[Saved entries]
<<<<

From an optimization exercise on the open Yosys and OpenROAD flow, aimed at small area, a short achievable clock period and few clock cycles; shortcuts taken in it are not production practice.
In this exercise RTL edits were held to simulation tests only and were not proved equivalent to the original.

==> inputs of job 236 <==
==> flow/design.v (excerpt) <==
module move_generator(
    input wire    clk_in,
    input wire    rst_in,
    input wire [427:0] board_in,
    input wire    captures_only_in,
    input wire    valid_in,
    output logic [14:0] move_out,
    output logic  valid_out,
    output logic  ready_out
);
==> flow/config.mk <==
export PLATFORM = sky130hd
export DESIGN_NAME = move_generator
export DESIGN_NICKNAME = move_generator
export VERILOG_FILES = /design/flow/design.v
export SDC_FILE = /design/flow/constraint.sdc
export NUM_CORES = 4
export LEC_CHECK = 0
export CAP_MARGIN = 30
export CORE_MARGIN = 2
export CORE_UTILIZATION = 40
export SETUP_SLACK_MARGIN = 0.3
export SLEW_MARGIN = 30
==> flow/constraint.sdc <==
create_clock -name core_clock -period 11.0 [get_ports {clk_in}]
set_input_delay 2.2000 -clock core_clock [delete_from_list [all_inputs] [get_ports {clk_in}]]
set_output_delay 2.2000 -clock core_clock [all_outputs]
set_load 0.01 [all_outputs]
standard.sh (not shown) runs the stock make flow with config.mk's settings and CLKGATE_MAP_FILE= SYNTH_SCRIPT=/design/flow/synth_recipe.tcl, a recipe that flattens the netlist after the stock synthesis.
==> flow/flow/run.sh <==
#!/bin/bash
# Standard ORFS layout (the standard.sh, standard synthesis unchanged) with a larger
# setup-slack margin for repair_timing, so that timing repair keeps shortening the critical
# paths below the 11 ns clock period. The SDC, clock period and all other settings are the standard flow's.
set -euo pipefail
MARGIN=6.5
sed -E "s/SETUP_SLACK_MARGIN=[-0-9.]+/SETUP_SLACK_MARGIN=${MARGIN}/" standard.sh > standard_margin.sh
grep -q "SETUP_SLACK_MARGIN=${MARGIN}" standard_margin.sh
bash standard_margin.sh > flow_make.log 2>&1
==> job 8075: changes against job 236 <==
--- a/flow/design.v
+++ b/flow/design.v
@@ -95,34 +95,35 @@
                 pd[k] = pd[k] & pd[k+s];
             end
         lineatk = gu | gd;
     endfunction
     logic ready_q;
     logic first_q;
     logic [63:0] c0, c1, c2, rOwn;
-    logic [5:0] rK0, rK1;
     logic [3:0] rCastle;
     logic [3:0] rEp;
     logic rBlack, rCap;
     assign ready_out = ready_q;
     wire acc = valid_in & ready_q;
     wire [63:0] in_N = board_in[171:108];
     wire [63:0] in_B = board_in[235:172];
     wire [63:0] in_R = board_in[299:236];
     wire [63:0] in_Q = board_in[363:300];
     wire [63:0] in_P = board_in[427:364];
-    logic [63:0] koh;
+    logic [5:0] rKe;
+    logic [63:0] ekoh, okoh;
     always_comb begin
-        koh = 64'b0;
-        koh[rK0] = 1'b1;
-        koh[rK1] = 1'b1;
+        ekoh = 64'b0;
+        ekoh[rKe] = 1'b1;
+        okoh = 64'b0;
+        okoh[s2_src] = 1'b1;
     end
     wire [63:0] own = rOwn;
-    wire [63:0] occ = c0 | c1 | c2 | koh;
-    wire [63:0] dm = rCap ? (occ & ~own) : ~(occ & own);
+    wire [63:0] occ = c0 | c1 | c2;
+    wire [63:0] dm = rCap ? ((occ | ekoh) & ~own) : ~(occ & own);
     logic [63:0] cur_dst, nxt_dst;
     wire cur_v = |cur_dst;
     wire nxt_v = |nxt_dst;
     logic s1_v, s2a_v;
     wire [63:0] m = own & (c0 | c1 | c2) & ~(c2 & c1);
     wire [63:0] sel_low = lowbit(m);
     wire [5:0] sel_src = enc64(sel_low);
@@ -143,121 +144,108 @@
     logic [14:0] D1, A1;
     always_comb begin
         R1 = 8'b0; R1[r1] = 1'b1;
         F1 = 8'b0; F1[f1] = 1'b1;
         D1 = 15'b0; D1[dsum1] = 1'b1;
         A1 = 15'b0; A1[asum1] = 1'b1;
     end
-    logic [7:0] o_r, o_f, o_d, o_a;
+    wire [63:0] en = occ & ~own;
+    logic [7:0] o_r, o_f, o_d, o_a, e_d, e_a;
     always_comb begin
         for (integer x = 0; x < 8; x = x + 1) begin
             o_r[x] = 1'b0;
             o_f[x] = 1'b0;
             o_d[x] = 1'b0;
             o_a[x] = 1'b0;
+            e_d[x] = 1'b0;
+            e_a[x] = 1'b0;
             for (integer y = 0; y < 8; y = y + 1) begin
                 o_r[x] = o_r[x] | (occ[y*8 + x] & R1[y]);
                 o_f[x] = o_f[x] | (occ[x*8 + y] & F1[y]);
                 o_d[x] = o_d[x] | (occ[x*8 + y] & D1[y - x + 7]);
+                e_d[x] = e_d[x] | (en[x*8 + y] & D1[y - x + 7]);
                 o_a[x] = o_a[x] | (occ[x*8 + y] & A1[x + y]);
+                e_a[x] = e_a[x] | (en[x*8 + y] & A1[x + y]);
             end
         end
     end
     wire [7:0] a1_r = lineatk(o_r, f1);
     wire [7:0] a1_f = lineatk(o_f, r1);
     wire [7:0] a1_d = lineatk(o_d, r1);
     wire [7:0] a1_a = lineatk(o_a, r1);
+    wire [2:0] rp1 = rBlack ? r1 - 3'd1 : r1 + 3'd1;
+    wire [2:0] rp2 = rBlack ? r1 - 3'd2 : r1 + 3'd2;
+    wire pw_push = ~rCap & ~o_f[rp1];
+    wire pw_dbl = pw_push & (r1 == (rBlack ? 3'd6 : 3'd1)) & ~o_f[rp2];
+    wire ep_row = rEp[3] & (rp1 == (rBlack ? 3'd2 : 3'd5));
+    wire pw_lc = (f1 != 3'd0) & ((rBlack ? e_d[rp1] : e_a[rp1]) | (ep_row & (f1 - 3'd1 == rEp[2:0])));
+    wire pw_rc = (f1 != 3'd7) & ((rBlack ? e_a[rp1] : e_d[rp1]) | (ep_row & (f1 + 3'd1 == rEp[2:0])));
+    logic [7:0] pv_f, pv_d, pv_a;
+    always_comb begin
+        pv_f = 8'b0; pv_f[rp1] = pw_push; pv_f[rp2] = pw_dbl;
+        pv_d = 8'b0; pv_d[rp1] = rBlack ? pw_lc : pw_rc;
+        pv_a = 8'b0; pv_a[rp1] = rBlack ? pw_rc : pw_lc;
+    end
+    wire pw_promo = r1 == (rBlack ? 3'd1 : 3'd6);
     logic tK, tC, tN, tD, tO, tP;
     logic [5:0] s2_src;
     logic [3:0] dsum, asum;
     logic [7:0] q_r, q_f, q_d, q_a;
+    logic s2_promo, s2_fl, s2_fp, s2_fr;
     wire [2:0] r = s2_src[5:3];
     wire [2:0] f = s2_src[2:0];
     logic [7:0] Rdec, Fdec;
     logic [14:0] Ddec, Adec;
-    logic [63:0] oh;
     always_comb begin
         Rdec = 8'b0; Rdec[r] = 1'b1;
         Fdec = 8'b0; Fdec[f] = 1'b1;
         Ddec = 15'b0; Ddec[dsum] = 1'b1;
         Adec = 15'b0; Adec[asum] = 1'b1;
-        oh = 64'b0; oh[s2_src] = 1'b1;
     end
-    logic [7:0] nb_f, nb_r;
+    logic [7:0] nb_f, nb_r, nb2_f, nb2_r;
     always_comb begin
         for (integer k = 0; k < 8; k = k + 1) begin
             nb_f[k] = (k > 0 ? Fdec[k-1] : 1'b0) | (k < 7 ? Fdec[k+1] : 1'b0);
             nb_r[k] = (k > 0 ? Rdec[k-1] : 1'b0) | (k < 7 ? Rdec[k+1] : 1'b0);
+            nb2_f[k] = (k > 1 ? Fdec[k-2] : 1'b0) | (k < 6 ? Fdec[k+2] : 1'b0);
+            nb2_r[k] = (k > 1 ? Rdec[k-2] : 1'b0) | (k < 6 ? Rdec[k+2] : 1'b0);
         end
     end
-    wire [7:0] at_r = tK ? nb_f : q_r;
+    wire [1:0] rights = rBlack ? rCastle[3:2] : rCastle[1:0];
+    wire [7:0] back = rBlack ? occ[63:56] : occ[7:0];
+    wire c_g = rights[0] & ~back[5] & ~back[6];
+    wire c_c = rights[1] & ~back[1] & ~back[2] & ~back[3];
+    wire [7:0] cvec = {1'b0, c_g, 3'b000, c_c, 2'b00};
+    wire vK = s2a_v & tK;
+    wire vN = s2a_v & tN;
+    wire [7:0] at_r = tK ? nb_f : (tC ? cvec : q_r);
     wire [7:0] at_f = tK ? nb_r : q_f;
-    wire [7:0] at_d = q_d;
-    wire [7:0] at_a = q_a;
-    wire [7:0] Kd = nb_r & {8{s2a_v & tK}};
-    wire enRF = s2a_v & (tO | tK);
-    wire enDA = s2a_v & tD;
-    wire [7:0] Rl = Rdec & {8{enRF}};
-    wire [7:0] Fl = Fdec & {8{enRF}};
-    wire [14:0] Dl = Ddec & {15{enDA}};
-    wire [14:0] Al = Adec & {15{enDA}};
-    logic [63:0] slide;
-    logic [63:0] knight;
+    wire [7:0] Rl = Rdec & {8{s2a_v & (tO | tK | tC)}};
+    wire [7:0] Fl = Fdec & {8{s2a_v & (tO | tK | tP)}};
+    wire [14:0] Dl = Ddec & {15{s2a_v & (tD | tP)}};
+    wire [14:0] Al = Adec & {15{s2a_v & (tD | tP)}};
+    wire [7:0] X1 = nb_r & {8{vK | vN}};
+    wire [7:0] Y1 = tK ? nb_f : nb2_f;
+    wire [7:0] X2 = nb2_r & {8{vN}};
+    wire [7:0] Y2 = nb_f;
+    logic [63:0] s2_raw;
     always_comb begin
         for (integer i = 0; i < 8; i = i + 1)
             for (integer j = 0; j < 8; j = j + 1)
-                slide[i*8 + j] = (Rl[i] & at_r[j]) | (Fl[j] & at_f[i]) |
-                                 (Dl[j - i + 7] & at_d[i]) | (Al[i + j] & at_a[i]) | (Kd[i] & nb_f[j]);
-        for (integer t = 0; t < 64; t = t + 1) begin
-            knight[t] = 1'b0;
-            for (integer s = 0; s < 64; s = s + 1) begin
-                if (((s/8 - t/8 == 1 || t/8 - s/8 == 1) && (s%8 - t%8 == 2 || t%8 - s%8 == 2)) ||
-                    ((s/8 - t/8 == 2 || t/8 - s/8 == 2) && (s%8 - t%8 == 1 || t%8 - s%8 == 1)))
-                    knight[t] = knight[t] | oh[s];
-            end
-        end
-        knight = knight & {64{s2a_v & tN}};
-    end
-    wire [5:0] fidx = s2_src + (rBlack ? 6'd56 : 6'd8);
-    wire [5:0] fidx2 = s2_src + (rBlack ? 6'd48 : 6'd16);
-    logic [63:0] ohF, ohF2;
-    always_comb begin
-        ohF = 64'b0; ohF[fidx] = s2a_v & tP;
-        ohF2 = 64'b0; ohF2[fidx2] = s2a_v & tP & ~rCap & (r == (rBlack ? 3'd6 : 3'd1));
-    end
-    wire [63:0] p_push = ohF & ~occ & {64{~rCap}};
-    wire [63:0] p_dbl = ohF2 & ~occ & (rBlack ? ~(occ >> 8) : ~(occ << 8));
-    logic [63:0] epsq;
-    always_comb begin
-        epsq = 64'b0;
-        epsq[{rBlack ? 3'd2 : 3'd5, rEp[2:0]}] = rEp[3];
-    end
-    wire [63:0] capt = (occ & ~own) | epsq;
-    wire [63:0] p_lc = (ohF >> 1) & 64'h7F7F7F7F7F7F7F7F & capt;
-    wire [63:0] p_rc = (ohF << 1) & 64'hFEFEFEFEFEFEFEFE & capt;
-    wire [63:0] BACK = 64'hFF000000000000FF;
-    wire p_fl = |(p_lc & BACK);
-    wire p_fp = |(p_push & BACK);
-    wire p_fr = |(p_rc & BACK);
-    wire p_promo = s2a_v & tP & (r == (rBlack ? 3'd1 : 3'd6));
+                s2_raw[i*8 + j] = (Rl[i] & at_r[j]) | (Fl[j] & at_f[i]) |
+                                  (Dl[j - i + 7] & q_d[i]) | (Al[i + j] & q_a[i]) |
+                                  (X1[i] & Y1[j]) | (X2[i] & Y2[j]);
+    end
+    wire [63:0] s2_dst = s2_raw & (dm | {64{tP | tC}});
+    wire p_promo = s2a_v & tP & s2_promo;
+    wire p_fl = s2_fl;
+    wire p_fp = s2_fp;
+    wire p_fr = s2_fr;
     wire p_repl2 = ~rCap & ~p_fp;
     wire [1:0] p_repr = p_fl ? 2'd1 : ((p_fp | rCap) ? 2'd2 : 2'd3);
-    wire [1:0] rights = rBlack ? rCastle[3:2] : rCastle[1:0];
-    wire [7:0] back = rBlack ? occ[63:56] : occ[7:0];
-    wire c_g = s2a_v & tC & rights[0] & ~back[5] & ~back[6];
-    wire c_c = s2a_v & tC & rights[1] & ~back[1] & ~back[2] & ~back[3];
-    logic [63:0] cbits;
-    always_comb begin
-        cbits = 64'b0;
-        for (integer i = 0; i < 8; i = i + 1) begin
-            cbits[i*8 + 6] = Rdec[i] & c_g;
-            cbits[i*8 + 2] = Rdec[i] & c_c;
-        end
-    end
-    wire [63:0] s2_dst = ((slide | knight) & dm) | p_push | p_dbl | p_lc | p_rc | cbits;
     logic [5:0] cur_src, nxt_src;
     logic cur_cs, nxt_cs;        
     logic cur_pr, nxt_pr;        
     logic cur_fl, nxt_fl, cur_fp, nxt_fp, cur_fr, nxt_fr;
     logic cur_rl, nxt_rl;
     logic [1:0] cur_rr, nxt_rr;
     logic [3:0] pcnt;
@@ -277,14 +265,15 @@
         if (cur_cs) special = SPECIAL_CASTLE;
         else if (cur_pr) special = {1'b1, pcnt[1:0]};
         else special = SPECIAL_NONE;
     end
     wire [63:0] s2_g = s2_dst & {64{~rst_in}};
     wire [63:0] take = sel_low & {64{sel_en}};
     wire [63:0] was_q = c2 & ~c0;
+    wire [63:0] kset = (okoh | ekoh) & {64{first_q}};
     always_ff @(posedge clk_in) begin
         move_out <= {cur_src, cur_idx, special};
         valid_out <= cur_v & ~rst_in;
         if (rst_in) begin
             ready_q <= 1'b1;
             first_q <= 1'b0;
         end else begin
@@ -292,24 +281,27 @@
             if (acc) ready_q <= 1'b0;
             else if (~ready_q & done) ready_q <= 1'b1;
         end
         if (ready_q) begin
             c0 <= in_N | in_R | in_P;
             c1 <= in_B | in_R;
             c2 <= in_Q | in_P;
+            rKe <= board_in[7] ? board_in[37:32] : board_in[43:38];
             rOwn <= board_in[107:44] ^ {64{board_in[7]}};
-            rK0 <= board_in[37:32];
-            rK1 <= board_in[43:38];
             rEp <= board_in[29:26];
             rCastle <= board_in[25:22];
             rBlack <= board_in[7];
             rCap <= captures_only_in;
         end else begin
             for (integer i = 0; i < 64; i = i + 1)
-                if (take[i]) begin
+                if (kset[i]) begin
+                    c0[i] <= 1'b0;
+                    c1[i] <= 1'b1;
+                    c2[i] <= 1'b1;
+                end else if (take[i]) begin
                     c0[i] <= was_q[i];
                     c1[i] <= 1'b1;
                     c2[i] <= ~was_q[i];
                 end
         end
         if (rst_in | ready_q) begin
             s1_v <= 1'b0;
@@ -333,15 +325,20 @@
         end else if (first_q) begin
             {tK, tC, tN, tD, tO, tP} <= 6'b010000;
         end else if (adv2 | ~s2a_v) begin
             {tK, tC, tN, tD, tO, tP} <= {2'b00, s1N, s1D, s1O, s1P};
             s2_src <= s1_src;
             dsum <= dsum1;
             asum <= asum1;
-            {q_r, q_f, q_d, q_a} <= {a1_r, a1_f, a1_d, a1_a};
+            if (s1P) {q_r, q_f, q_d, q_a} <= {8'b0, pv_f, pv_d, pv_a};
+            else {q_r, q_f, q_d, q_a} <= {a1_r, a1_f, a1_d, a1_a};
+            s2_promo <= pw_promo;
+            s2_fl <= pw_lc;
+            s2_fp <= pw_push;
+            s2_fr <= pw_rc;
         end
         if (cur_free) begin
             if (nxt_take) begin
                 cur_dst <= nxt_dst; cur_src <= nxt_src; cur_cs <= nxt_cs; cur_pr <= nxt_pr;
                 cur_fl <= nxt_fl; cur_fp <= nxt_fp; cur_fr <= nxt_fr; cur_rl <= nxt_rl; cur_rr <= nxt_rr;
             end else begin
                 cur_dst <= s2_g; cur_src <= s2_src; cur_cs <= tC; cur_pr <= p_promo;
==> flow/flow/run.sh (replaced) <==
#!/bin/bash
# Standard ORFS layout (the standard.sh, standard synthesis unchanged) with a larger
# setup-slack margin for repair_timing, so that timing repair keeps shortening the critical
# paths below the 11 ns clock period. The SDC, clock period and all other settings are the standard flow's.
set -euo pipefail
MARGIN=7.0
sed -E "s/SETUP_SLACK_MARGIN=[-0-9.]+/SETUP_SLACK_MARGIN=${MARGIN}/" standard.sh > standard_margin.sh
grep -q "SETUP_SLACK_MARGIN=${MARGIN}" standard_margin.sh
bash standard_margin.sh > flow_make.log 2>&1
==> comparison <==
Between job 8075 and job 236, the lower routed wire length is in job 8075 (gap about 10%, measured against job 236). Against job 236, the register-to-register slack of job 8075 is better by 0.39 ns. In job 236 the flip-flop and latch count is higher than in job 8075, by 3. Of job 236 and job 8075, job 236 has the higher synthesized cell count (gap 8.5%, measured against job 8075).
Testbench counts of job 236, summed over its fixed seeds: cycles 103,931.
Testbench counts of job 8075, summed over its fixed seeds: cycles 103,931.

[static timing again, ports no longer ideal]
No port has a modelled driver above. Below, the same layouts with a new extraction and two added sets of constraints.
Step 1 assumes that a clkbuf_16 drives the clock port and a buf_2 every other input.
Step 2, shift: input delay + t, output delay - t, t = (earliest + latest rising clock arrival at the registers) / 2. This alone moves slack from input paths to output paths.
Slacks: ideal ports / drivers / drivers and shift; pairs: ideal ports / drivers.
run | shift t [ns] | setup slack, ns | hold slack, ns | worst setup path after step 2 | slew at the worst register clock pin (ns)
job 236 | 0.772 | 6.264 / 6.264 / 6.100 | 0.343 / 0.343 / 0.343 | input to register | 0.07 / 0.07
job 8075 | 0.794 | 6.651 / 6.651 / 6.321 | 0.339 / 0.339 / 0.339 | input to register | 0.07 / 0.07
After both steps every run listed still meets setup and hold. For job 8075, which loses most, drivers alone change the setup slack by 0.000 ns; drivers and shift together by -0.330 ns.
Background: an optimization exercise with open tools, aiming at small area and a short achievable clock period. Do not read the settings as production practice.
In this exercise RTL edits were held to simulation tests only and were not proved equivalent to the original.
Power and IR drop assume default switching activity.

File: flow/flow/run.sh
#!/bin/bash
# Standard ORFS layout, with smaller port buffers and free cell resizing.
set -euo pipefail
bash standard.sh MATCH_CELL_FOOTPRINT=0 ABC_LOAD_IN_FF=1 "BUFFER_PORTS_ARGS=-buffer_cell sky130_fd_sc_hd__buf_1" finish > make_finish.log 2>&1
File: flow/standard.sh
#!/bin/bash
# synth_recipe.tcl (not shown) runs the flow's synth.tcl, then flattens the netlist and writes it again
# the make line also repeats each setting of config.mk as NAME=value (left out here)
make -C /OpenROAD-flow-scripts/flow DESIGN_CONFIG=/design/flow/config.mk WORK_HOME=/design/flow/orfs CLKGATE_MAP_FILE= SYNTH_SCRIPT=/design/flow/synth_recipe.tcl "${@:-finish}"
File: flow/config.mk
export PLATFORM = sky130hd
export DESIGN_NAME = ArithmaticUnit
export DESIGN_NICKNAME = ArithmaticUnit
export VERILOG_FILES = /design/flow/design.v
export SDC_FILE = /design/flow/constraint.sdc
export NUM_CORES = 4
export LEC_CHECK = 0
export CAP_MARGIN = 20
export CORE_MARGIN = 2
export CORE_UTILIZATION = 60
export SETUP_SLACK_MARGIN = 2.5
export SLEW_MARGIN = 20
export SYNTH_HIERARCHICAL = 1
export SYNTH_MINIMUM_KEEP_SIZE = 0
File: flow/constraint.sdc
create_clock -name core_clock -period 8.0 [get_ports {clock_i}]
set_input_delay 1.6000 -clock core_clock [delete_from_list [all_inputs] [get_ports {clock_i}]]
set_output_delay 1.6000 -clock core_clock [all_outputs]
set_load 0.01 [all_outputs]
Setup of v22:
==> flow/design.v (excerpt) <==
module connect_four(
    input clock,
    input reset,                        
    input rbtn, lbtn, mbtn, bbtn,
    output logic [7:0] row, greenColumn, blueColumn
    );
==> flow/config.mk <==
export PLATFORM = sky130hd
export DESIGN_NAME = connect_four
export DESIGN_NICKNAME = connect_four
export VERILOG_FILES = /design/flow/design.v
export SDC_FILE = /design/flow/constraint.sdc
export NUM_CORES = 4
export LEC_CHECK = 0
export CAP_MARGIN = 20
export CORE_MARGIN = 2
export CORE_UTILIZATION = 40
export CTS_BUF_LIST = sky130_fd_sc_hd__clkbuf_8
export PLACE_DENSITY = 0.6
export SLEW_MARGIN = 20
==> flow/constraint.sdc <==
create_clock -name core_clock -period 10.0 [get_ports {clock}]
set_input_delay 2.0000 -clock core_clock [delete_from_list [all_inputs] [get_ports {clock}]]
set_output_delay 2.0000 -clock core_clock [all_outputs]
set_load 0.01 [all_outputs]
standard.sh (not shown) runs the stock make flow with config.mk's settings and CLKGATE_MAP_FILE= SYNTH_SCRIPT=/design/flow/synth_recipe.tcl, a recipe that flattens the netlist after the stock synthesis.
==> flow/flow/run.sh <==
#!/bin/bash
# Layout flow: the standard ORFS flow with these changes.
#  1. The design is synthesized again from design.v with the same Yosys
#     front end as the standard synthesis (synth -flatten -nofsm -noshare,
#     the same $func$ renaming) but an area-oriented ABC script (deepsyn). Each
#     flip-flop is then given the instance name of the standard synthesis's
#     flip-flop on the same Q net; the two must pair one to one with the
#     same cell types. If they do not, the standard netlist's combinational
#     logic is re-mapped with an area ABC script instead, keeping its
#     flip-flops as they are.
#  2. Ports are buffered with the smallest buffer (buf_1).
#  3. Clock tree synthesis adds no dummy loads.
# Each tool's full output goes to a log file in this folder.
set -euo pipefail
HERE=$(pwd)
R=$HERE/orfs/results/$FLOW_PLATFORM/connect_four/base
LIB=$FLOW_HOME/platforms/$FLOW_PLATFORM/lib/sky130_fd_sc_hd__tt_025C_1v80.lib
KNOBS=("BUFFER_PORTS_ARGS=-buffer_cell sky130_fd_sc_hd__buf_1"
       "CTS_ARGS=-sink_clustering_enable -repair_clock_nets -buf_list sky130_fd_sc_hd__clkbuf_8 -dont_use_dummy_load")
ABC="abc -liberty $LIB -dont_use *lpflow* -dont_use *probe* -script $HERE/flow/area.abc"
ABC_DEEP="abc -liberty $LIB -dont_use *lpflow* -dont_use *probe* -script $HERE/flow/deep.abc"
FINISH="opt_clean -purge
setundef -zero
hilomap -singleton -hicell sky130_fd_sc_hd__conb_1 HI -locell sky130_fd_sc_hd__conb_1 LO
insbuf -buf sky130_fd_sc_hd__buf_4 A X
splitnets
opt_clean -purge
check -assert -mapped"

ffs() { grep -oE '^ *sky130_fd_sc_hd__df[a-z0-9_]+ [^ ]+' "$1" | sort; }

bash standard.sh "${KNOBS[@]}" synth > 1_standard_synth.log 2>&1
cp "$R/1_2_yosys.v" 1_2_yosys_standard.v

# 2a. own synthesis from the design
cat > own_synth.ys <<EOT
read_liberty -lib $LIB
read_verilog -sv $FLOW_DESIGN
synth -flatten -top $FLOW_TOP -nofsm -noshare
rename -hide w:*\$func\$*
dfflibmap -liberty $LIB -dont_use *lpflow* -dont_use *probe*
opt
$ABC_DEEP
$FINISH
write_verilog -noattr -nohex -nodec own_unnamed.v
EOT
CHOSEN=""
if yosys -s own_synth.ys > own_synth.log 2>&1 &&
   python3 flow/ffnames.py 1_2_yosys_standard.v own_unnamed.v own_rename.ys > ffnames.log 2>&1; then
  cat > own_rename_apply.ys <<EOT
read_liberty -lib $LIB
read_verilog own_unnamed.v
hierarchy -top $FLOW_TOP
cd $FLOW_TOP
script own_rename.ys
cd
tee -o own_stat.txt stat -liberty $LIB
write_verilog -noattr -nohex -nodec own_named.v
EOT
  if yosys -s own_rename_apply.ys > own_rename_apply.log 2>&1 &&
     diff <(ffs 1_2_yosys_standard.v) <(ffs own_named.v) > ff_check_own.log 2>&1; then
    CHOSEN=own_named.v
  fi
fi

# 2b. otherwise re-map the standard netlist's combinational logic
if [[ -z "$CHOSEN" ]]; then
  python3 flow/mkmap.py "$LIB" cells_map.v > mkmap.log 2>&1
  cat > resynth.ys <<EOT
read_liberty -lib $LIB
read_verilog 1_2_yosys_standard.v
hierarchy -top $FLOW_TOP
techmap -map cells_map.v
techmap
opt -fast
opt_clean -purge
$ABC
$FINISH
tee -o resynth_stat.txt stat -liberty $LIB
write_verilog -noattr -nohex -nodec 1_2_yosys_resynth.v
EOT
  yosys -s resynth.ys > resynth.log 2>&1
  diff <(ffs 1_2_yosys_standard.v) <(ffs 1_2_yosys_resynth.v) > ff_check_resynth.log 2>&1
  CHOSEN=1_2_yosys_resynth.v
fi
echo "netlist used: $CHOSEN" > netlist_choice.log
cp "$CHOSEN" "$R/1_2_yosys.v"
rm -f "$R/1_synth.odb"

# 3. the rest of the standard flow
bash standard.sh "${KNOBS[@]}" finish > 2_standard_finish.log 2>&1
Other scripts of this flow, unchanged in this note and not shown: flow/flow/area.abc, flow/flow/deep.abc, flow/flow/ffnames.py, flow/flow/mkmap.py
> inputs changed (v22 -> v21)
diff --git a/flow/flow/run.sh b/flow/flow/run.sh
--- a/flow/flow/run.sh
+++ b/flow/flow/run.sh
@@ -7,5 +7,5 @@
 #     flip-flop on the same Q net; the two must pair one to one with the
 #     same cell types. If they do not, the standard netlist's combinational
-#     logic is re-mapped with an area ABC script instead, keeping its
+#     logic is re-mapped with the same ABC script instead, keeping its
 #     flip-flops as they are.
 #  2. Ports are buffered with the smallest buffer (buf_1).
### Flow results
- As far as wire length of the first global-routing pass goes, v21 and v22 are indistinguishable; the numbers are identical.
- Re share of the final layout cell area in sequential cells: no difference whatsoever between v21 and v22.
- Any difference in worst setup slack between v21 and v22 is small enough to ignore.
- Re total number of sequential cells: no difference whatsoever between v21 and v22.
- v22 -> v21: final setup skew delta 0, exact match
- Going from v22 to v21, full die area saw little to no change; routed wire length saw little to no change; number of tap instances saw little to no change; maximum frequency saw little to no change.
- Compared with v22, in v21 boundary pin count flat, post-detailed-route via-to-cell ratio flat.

>>>>

From the data above, copy each line that has the string "probe".

Result of this task:
ABC="abc -liberty $LIB -dont_use *lpflow* -dont_use *probe* -script $HERE/flow/area.abc"
ABC_DEEP="abc -liberty $LIB -dont_use *lpflow* -dont_use *probe* -script $HERE/flow/deep.abc"
dfflibmap -liberty $LIB -dont_use *lpflow* -dont_use *probe*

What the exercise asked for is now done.